The carrying amount of deferred tax assets is reviewed at each reporting end date and reduced to the extent that it is no longer probable that sufficient taxable profits will be available to allow all or part of the asset to be recovered. Deferred tax is calculated at the tax rates that are expected to apply in the period when the liability is settled or the asset is realised. Deferred tax is charged or credited in the profit and loss account, except when it relates to items charged or credited directly to equity, in which case the deferred tax is also dealt with in equity. Deferred tax assets and liabilities are offset if, and only if, there is a legally enforceable right to offset current tax assets and liabilities and the deferred tax assets and liabilities relate to taxes levied by the same tax authority.

1.13
Employee benefits

The costs of short-term employee benefits are recognised as a liability and an expense, unless those costs are required to be recognised as part of the cost of stock or fixed assets.

 

The cost of any unused holiday entitlement is recognised in the period in which the employee’s services are received.

 

Termination benefits are recognised immediately as an expense when the company is demonstrably committed to terminate the employment of an employee or to provide termination benefits.

1.14
Retirement benefits

Payments to defined contribution retirement benefit schemes are charged as an expense as they fall due.

1.15
Leases

Leases are classified as finance leases whenever the terms of the lease transfer substantially all the risks and rewards of ownership to the lessees. All other leases are classified as operating leases.

 

Assets held under finance leases are recognised as assets at the lower of the assets fair value at the date of inception and the present value of the minimum lease payments. The related liability is included in the balance sheet as a finance lease obligation. Lease payments are treated as consisting of capital and interest elements. The interest is charged to profit or loss so as to produce a constant periodic rate of interest on the remaining balance of the liability.
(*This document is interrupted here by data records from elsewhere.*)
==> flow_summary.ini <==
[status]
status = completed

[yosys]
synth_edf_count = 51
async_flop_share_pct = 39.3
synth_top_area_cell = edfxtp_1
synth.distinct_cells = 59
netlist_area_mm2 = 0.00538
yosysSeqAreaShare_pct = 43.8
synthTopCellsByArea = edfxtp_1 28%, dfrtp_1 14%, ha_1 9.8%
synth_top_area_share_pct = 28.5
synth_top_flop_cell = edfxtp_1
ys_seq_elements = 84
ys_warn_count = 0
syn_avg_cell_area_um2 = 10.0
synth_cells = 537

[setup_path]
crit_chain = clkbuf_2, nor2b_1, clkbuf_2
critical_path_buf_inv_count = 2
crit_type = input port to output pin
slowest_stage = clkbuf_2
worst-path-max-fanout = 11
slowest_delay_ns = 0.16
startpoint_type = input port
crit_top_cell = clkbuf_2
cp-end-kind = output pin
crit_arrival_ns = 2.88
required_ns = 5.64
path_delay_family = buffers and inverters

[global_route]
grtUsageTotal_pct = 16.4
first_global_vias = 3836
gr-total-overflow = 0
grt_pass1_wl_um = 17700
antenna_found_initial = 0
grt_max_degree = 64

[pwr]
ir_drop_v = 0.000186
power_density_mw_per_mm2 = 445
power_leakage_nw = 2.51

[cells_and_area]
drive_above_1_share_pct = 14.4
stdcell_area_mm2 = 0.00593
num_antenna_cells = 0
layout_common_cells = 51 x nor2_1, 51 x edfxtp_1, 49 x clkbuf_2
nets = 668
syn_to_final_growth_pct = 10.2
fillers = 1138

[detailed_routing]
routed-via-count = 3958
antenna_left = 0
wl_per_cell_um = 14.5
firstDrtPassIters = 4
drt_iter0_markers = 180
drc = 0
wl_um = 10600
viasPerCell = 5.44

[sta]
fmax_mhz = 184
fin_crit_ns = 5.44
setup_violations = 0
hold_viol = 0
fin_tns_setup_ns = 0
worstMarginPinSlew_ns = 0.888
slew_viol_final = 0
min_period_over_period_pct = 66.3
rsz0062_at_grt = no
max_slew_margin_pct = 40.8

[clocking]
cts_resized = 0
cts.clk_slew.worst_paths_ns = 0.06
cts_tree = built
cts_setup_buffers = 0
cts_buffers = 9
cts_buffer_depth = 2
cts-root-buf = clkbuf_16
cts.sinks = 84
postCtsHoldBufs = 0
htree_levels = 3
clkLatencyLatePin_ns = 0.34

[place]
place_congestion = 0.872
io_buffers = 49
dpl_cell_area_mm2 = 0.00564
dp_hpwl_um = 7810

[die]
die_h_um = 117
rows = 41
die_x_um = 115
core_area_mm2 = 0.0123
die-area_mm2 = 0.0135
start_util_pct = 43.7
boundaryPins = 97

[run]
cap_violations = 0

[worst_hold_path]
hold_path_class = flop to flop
Rentals payable under operating leases, including any lease incentives received, are charged to the profit and loss account on a straight line basis over the term of the relevant lease except where another more systematic basis is more representative of the time pattern in which economic benefits from the leased asset are consumed.

UNION TECHNICAL HOLDINGS LIMITED
NOTES TO THE GROUP FINANCIAL STATEMENTS (CONTINUED)
FOR THE YEAR ENDED 31 DECEMBER 2024
1
Accounting policies
(Continued)
- 21 -
1.16
Foreign exchange

Transactions in currencies other than pounds sterling are recorded at the rates of exchange prevailing at the dates of the transactions. At each reporting end date, monetary assets and liabilities that are denominated in foreign currencies are retranslated at the rates prevailing on the reporting end date. Gains and losses arising on translation in the period are included in the profit and loss account.

2
Judgements and key sources of estimation uncertainty

In the application of the group’s accounting policies, the directors are required to make judgements, estimates and assumptions about the carrying amount of assets and liabilities that are not readily apparent from other sources. The estimates and associated assumptions are based on historical experience and other factors that are considered to be relevant. Actual results may differ from these estimates.

 

The estimates and underlying assumptions are reviewed on an ongoing basis. Revisions to accounting estimates are recognised in the period in which the estimate is revised where the revision affects only that period, or in the period of the revision and future periods where the revision affects both current and future periods.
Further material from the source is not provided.